**Work task**
Give only the number of lines in these records that include "parameter".

=== Section Start ===

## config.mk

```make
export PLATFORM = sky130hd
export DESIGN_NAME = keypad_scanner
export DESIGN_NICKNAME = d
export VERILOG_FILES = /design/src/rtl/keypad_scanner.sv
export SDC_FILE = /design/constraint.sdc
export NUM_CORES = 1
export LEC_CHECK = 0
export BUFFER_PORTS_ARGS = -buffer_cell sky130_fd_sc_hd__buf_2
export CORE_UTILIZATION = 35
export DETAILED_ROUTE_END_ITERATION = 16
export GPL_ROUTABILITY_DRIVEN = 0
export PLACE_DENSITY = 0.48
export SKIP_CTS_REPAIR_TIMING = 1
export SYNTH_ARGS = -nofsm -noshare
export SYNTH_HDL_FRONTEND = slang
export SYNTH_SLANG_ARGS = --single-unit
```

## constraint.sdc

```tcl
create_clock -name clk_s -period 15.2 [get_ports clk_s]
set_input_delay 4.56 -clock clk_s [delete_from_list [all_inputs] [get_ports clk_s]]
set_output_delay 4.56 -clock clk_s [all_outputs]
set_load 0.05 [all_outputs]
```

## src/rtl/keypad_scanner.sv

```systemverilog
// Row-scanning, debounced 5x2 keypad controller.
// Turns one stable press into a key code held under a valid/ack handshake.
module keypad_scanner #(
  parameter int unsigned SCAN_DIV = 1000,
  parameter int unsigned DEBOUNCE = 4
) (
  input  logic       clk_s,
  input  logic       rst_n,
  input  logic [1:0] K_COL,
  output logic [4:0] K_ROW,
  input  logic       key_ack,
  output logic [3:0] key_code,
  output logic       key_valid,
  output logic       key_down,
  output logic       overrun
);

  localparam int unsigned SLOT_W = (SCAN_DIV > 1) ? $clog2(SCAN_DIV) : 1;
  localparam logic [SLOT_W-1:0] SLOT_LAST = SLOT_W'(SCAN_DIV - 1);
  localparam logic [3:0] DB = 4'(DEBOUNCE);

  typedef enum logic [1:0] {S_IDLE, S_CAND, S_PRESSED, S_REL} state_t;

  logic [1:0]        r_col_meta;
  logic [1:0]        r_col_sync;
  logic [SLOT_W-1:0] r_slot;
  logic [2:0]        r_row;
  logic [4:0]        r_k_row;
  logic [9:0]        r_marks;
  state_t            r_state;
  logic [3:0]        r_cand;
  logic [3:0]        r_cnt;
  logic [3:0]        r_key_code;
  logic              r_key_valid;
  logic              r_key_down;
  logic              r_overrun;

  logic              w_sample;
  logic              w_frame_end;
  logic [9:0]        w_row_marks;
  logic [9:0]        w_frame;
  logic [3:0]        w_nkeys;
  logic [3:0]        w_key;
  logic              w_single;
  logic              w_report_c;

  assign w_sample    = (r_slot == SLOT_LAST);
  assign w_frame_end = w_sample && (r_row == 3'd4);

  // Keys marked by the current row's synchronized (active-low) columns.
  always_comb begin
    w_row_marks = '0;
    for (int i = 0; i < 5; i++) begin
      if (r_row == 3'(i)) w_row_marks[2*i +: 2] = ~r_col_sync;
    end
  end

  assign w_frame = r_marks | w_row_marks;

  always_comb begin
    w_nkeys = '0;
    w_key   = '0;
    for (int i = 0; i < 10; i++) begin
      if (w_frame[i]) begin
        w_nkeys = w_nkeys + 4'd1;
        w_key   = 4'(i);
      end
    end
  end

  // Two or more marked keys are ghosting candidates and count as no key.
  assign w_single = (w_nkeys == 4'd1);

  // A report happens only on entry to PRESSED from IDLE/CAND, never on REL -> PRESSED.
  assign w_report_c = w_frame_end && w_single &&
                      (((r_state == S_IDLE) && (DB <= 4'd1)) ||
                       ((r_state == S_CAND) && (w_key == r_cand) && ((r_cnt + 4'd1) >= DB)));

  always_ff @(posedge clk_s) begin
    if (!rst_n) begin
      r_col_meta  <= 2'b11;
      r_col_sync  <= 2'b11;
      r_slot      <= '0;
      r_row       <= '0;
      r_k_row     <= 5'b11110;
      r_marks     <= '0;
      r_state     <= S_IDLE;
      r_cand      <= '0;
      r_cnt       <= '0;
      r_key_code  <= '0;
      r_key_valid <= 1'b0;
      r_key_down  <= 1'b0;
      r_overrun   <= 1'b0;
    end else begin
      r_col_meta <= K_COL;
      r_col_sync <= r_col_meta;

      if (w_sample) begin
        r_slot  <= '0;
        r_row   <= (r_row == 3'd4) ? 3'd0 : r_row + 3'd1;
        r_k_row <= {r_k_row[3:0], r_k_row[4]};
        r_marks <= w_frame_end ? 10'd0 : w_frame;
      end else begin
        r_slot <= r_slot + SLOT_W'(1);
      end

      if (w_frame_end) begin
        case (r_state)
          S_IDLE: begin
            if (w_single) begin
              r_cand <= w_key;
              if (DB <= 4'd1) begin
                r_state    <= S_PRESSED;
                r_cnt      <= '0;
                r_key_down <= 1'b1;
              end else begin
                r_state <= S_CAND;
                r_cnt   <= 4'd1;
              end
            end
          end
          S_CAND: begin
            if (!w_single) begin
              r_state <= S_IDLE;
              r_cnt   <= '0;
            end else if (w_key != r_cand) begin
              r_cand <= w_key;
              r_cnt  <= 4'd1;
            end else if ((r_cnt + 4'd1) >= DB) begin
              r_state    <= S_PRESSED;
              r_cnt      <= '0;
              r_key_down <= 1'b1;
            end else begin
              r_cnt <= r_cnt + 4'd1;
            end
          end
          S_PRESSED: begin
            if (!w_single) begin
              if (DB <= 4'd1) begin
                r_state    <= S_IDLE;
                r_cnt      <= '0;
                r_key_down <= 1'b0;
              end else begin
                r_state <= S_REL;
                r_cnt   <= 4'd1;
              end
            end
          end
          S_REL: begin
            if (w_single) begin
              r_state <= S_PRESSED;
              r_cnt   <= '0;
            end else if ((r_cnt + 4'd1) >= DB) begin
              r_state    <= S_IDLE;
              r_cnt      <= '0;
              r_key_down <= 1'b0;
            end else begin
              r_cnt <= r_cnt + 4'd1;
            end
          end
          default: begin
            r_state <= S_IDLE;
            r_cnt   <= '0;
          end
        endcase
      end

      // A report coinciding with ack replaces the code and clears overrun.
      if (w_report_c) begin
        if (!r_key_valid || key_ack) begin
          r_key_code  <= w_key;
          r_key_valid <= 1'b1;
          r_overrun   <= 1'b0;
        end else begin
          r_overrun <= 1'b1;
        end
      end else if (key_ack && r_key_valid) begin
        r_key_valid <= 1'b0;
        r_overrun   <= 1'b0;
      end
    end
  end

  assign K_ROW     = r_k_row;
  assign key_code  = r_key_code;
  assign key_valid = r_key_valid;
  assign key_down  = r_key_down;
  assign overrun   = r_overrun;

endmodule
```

=== Section End ===

**Solution to the problem**
2